At the same time, however, we recognize that the power to define crimes and punishments in derogation of the common law inheres in the legislative branch, Borges v. State, 415 So.2d 1265, 1267 (Fla.1982); Wilson v. State, 225 So.2d 321, 323 (Fla.1969), rev'd on other grounds, 403 U.S. 947, 91 S.Ct. 2286, 29 L.Ed.2d 858 (1971), subject to constitutional limitations. It is presumed, however, that this legislative prerogative is not exercised by punishing the same offense under more than one statutory provision, since the legislature can achieve the same result with greater economy by merely increasing the penalty for the single underlying offense. Thus, before reaching the question of any possible constitutional violation, courts necessarily must first determine what the legislature intended to punish and precisely how. The double jeopardy issue has not been raised in any case in which the legislature clearly, unambiguously and precisely stated an intent to punish the exact same offense under separate statutory provisions, 4 and we do not reach this question today. Rather, the issue has arisen in those cases where it cannot be said with certainty what the legislature intended. Such is the case before us.

To determine intent in this case and those like it, courts resort to time-honored rules of construing criminal statutes, which in this state have been partially codified in our criminal code. The present confusion in the law results from the perception that courts are inconsistently applying these rules of construction, or perhaps, on occasion, are failing to apply any rule at all.

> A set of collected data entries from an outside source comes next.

[config.mk]
export PLATFORM = sky130hd
export DESIGN_NAME = rgb2ycbcr_stream
export DESIGN_NICKNAME = d
export VERILOG_FILES = /design/src/rtl/rgb2ycbcr_stream.sv
export SDC_FILE = /design/constraint.sdc
export NUM_CORES = 1
export LEC_CHECK = 0
export CAP_MARGIN = 20
export CORE_MARGIN = 2
export CORE_UTILIZATION = 35
export DETAILED_ROUTE_END_ITERATION = 16
export GPL_TIMING_DRIVEN = 0
export PLACE_DENSITY = 0.49
export SLEW_MARGIN = 20
export SYNTH_ARGS = -nofsm -noshare
export SYNTH_HDL_FRONTEND = slang
export SYNTH_SLANG_ARGS = --single-unit
[constraint.sdc]
create_clock -name clock -period 5.1 [get_ports clock]
set_input_delay 0.51 -clock clock [delete_from_list [all_inputs] [get_ports clock]]
set_output_delay 0.51 -clock clock [all_outputs]
set_load 0.1 [all_outputs]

We believe, that despite some lack of clarity in the past, the position of this Court can be defined and our prior decisions harmonized.

We begin by reviewing the three main rules of statutory construction applicable in this context.

The first is that absent a violation of constitutional right, specific, clear and precise statements of legislative intent control regarding intended penalties. Only where no clear intent exists does any other rule of construction come into play. As we have noted previously, rules of statutory construction "are useful only in case of doubt and should never be used to create doubt, only to remove it." State v. Egan, 287 So.2d 1, 4 (Fla.1973). The courts never resort to rules of construction where the legislative intent is plain and unambiguous. Holly v. Auld, 450 So.2d 217, 219 (Fla.1984); Reino v. State, 352 So.2d 853, 860 (Fla.1977); Rinker Materials Corp. v. North Miami, 286 So.2d 552, 554 (Fla.1973). Unfortunately, comprehensive statements of intent are rare because of our increasingly complex criminal codes...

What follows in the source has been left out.